§ Exercise prompt
The response should contain every record, reproduced exactly.

§ Entries supplied
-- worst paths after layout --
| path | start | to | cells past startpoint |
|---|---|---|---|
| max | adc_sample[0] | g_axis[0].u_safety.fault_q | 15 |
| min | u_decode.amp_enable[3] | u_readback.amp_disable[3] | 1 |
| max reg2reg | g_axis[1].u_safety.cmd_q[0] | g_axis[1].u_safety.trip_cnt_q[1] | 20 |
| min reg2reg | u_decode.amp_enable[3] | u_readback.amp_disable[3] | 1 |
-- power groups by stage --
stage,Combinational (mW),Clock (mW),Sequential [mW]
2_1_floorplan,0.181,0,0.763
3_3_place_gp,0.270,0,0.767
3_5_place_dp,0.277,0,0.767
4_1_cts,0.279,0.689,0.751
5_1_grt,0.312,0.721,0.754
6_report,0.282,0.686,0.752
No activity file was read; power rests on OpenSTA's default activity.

§ Solution to this task
-- worst paths after layout --
| path | start | to | cells past startpoint |
|---|---|---|---|
| max | adc_sample[0] | g_axis[0].u_safety.fault_q | 15 |
| min | u_decode.amp_enable[3] | u_readback.amp_disable[3] | 1 |
| max reg2reg | g_axis[1].u_safety.cmd_q[0] | g_axis[1].u_safety.trip_cnt_q[1] | 20 |
| min reg2reg | u_decode.amp_enable[3] | u_readback.amp_disable[3] | 1 |
-- power groups by stage --
stage,Combinational (mW),Clock (mW),Sequential [mW]
2_1_floorplan,0.181,0,0.763
3_3_place_gp,0.270,0,0.767
3_5_place_dp,0.277,0,0.767
4_1_cts,0.279,0.689,0.751
5_1_grt,0.312,0.721,0.754
6_report,0.282,0.686,0.752
No activity file was read; power rests on OpenSTA's default activity.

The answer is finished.